Patient four coronary grafts next day after operation.(ideal candidate )
If the patient is stable and need Cx graft and it is possible we put any suction cusp in the apex to expose the heart and vessels then using always mechanicals stabilizers we perform the anastomosis. After the Cx we perform the right and the LAD, last [18], if the patient because the clinical conditions require, we completed the mammary to LAD first and then the rest of the operation. Is important to notice that the heart is not touch in any moment only you require to do it when you need to put a suction cusp in the apex.
The incision is closed in the same way (Fig.8). In hybrid procedures, the operation where performed first MINI OPCABG (Mammary to LAD) and after a period of 8 hours we perform angioplasty Stent.
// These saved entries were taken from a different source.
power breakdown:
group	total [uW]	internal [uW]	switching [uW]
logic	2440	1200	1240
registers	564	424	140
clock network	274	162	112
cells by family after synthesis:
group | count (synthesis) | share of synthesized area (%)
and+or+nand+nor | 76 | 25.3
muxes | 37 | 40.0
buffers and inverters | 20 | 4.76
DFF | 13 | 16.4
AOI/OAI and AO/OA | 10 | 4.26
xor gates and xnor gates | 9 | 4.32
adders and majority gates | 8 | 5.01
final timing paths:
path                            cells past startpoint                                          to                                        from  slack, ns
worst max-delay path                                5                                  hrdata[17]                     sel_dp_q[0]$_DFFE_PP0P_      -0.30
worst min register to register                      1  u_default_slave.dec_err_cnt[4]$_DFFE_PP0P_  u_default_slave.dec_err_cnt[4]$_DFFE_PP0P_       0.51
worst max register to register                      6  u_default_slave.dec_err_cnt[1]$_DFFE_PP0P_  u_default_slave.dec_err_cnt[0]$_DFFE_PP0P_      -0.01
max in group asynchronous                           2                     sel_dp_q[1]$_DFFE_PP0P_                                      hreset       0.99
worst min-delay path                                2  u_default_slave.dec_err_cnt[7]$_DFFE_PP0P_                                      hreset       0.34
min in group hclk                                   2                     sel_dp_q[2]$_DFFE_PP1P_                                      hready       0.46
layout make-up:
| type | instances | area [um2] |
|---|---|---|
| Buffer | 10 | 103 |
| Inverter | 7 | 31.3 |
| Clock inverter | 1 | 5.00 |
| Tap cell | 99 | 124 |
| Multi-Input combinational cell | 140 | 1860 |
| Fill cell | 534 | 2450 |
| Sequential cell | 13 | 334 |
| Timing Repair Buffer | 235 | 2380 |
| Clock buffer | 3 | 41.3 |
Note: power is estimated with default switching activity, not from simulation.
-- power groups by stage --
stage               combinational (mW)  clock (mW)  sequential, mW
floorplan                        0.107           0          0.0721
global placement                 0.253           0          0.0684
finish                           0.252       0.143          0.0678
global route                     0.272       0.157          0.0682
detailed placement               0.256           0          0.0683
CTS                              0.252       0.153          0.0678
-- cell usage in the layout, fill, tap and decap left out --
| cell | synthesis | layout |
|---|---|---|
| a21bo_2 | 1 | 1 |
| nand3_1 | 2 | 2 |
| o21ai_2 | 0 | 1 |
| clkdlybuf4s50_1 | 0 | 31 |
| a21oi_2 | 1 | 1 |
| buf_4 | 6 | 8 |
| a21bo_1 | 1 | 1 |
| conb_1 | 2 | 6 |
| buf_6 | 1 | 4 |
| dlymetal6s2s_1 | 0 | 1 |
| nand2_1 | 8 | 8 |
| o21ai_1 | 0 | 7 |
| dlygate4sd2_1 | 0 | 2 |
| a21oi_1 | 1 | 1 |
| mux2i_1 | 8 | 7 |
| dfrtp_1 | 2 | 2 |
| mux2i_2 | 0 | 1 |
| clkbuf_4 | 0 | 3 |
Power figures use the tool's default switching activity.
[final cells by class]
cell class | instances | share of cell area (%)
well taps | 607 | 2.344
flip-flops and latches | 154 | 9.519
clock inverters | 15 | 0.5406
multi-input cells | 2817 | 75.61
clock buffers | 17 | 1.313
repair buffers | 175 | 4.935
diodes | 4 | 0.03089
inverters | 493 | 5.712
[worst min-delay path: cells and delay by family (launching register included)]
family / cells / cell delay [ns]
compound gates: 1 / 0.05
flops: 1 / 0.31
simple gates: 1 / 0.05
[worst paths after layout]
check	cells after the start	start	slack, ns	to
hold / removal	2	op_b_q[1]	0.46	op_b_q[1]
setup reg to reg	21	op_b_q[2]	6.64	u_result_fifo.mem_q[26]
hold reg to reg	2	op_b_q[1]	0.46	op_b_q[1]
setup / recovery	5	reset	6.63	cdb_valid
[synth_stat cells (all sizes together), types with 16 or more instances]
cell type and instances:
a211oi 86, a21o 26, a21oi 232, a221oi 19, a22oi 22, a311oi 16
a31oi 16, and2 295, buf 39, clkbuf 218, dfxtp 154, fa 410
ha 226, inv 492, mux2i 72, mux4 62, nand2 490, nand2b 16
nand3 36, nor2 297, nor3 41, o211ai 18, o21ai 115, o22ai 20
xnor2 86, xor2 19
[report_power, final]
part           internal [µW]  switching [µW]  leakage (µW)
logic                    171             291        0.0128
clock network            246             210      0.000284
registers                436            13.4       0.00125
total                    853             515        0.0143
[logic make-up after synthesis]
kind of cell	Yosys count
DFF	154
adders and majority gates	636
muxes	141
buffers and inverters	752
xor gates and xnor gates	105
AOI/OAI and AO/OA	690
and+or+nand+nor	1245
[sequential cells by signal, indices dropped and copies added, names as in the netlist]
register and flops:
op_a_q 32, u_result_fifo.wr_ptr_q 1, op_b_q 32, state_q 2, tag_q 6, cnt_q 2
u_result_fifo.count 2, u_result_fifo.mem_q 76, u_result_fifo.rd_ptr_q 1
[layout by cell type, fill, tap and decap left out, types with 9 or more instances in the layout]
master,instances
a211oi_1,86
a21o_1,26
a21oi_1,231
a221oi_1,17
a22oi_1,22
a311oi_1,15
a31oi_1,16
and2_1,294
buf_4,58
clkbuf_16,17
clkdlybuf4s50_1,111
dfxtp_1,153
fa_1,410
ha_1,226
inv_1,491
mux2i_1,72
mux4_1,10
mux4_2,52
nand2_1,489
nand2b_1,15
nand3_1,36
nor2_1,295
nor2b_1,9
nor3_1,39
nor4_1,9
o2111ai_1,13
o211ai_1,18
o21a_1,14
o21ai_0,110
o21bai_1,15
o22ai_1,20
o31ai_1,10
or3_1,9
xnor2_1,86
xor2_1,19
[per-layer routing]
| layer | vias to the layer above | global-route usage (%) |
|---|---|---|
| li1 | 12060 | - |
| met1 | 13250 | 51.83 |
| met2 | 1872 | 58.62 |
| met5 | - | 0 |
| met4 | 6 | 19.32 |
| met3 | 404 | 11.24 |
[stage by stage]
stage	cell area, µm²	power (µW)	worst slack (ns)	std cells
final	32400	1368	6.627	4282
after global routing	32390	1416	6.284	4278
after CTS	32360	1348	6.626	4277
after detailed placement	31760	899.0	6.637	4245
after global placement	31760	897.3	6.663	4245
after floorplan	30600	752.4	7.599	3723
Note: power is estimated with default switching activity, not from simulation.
### src/rtl/riscv_pkg.sv
// Shared types and constants for the fetch/decode boundary of the RISC-V core.
package riscv_pkg;

  localparam logic [31:0] RV_NOP_INSTR = 32'h0000_0013;  // addi x0,x0,0
  localparam int          FD_XLEN      = 32;

  typedef struct packed {
    logic [31:0]        instr;
    logic [FD_XLEN-1:0] pc;
    logic [FD_XLEN-1:0] pc_plus4;
  } fd_payload_t;

  typedef enum logic [1:0] {
    EMPTY = 2'd0,
    ONE   = 2'd1,
    TWO   = 2'd2
  } fd_state_e;

endpackage

### src/rtl/pipe_skid_buf.sv
// Generic two-entry valid/ready skid buffer with synchronous flush.
// state | meaning
// EMPTY | no entries held
// ONE   | main entry valid, presented downstream
// TWO   | main + skid valid, upstream stalled
module pipe_skid_buf
  import riscv_pkg::*;
#(
  parameter int W = 8
) (
  input  logic         clk,
  input  logic         rst,
  input  logic         flush,
  input  logic         in_valid,
  output logic         in_ready,
  input  logic [W-1:0] in_data,
  output logic         out_valid,
  input  logic         out_ready,
  output logic [W-1:0] out_data
);

  fd_state_e      state, state_nx;
  logic [W-1:0]   main_q, skid_q;
  logic           load_main, load_skid, main_from_skid;
  logic           in_xfer, out_xfer;

  // Both handshakes come from the state register, so out_ready never reaches in_ready.
  assign in_ready  = (state != TWO);
  assign out_valid = (state != EMPTY);
  assign out_data  = main_q;
  assign in_xfer   = in_valid && in_ready;
  assign out_xfer  = out_valid && out_ready;

  always_comb begin
    state_nx       = state;
    load_main      = 1'b0;
    load_skid      = 1'b0;
    main_from_skid = 1'b0;
    if (flush) begin
      state_nx = EMPTY;
    end else begin
      unique case (state)
        EMPTY: begin
          if (in_xfer) begin
            state_nx  = ONE;
            load_main = 1'b1;
          end
        end
        ONE: begin
          if (in_xfer && out_xfer) begin
            load_main = 1'b1;
          end else if (out_xfer) begin
            state_nx = EMPTY;
          end else if (in_xfer) begin
            state_nx  = TWO;
            load_skid = 1'b1;
          end
        end
        TWO: begin
          if (out_xfer) begin
            state_nx       = ONE;
            main_from_skid = 1'b1;
          end
        end
        default: state_nx = EMPTY;
      endcase
    end
  end

  always_ff @(posedge clk) begin
    if (rst) begin
      state  <= EMPTY;
      main_q <= '0;
      skid_q <= '0;
    end else begin
      state <= state_nx;
      if (load_main)           main_q <= in_data;
      else if (main_from_skid) main_q <= skid_q;
      if (load_skid)           skid_q <= in_data;
    end
  end

endmodule

### src/rtl/fd_pipe_reg.sv
// Fetch-to-decode pipeline register: skid-buffered valid/ready stage with
// NOP substitution on empty slots and a saturating back-pressure counter.
module fd_pipe_reg
  import riscv_pkg::*;
#(
  parameter int          XLEN      = 32,
  parameter logic [31:0] NOP_INSTR = RV_NOP_INSTR,
  parameter int          CNT_W     = 16
) (
  input  logic             clk,
  input  logic             rst,
  input  logic             in_valid,
  output logic             in_ready,
  input  logic [31:0]      in_instr,
  input  logic [XLEN-1:0]  in_pc,
  input  logic [XLEN-1:0]  in_pc_plus4,
  input  logic             flush,
  output logic             out_valid,
  input  logic             out_ready,
  output logic [31:0]      out_instr,
  output logic [XLEN-1:0]  out_pc,
  output logic [XLEN-1:0]  out_pc_plus4,
  output logic [CNT_W-1:0] stall_cnt
);

  localparam int PW = 32 + 2 * XLEN;

  logic [PW-1:0] in_data, out_data;

  assign in_data = {in_instr, in_pc, in_pc_plus4};

  pipe_skid_buf #(.W(PW)) u_buf (
    .clk       (clk),
    .rst       (rst),
    .flush     (flush),
    .in_valid  (in_valid),
    .in_ready  (in_ready),
    .in_data   (in_data),
    .out_valid (out_valid),
    .out_ready (out_ready),
    .out_data  (out_data)
  );

  // PC fields keep the last held entry when empty; only the instruction becomes a bubble.
  assign out_instr    = out_valid ? out_data[PW-1 -: 32] : NOP_INSTR;
  assign out_pc       = out_data[2*XLEN-1 -: XLEN];
  assign out_pc_plus4 = out_data[XLEN-1:0];

  always_ff @(posedge clk) begin
    if (rst) begin
      stall_cnt <= '0;
    end else if (out_valid && !out_ready && !flush && (stall_cnt != {CNT_W{1'b1}})) begin
      stall_cnt <= stall_cnt + 1'b1;
    end
  end

endmodule
==> config.mk <==
export PLATFORM = sky130hd
export DESIGN_NAME = vga_timing_gen
export DESIGN_NICKNAME = d
export VERILOG_FILES = /design/src/rtl/vga_timing_gen.sv
export SDC_FILE = /design/constraint.sdc
export NUM_CORES = 1
export LEC_CHECK = 0
export CAP_MARGIN = 20
export CORE_MARGIN = 4
export CORE_UTILIZATION = 50
export CTS_CLUSTER_DIAMETER = 150
export CTS_CLUSTER_SIZE = 10
export DETAILED_ROUTE_END_ITERATION = 10
export PLACE_DENSITY = 0.87
export SLEW_MARGIN = 20
export SYNTH_ARGS = -nofsm -noshare
export SYNTH_HDL_FRONTEND = slang
export SYNTH_SLANG_ARGS = --single-unit
==> constraint.sdc <==
create_clock -name clk -period 1.9 [get_ports clk]
set_input_delay 0.38 -clock clk [delete_from_list [all_inputs] [get_ports clk]]
set_output_delay 0.38 -clock clk [all_outputs]
set_load 0.02 [all_outputs]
In table 1 and 2 we see the characteristics of the patients, and in Fig 9-10-11- the different grafts we already performed in this group of patients.
Patient Characteristics | Value |
Number of patients | 55 |
Average age (years) | 66.0 ± 8.3 |
Female gender | 9(16.%) |
One-vessel disease | 24 (43%) |
Two-vessel disease | 12 (22.%) |
Three-vessel disease | 17 (31%) |
Left main trunk disease | 2 (4.0%) |
Hypertension | 35 (64%) |
Lipid disorders | 37 (67.0%) |
Diabetes mellitus | 14 (25%) |
Smokers | 21 (38%) |
Aspirin preoperatively | 17 (31%) |
Table 1.
MINI-OPCABG: long term results.
Previous myocardial infarction | 21 (38.0%) |
Previous catheter intervention | 6 (11.0%) |
Peripheral vascular disease | 5 (9%) |
Chronic obstructive pulmonary disease | 8 (15%) |
Previous renal disease | 1 (2%) |
Previous stroke | 1 (2%) |
Critical preoperative state | 3 (5.0%) |
Moderate to severe left ventricular function | 7(13%) |
Asymptomatic | 6 (11.0%) |
Stable chronic angina | 17 (31.0%) |
Unstable angina | 32 (58.0%) |
Myocardial Infarction | 1 (2%) |
Recent myocardial infarct | 3 (5%) |
Emergency operation | 2 (4.0%) |
Other than isolated CABG | 1 (2.%) |
Average Euroscore | 3.4 ± 1.4 |
Previous CABG | 2 (4%) |
Preoperative Death | 0.0 (0%) |
Exploration for bleeding | 1 (2.%) |
New onset atrial fibrillation | 1 (2.%) |
Pleural effusion | 1 (2.%) |
Ventilation more than 24 hours | 2 (4.0%) |
Table 2.

Figure 9.

Figure 10.

Figure 11.
4. Results
We didn’t have operative mortality in this series of 55 Patients.
Two Patients in this series received plus the MINI OPCABG operation a PTCA STENT to the CX and RCA after the procedure.
We performed during the last 15 years this type of MINI OPCABG operation with the variables in 55 patients with good long term clinical results (Fig. 13-14).

Figure 12.

Figure 13.

Figure 14.
5. Conclusions
More experience and better technology is needed to expand this operation in multiple vessels and also to create intracoronary connections in some situations (Fig.12). Also for the Hybrid technique is mandatory to create a more friendly retractor and others instruments that facilitate the mammary to Lad operation.